If a line holds the word "cells", copy it from the entries.

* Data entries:
*****

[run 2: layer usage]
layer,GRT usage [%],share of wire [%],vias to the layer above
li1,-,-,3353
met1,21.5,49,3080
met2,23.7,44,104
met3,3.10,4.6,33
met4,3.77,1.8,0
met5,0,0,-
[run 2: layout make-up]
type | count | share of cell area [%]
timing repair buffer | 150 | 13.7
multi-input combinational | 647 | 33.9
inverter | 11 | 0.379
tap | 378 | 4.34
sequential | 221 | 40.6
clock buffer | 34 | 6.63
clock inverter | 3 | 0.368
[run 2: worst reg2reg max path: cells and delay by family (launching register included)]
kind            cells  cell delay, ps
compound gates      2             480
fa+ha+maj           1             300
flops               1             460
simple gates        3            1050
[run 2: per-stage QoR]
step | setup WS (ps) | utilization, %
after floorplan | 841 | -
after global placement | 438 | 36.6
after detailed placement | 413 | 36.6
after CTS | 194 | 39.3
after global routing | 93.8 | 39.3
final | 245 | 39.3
**config.mk**
```make
export PLATFORM = sky130hd
export DESIGN_NAME = freq_seq_reader
export DESIGN_NICKNAME = d
export VERILOG_FILES = /design/src/rtl/freq_seq_pkg.sv /design/src/rtl/step_tempo_counter.sv /design/src/rtl/freq_seq_reader.sv
export SDC_FILE = /design/constraint.sdc
export NUM_CORES = 1
export LEC_CHECK = 0
export ABC_AREA = 1
export CAP_MARGIN = 5
export CORE_MARGIN = 3
export CORE_UTILIZATION = 35
export DETAILED_ROUTE_END_ITERATION = 8
export HOLD_SLACK_MARGIN = 0.08
export PLACE_DENSITY = 0.64
export SYNTH_ARGS = -nofsm -noshare
export SYNTH_HDL_FRONTEND = slang
export SYNTH_SLANG_ARGS = --single-unit
```
**constraint.sdc**
```tcl
create_clock -name clk -period 8.95 [get_ports clk]
set_input_delay 1.3425 -clock clk [delete_from_list [all_inputs] [get_ports clk]]
set_output_delay 1.3425 -clock clk [all_outputs]
set_load 0.1 [all_outputs]
```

*****

* TASK SOLUTION:
[run 2: worst reg2reg max path: cells and delay by family (launching register included)]
kind            cells  cell delay, ps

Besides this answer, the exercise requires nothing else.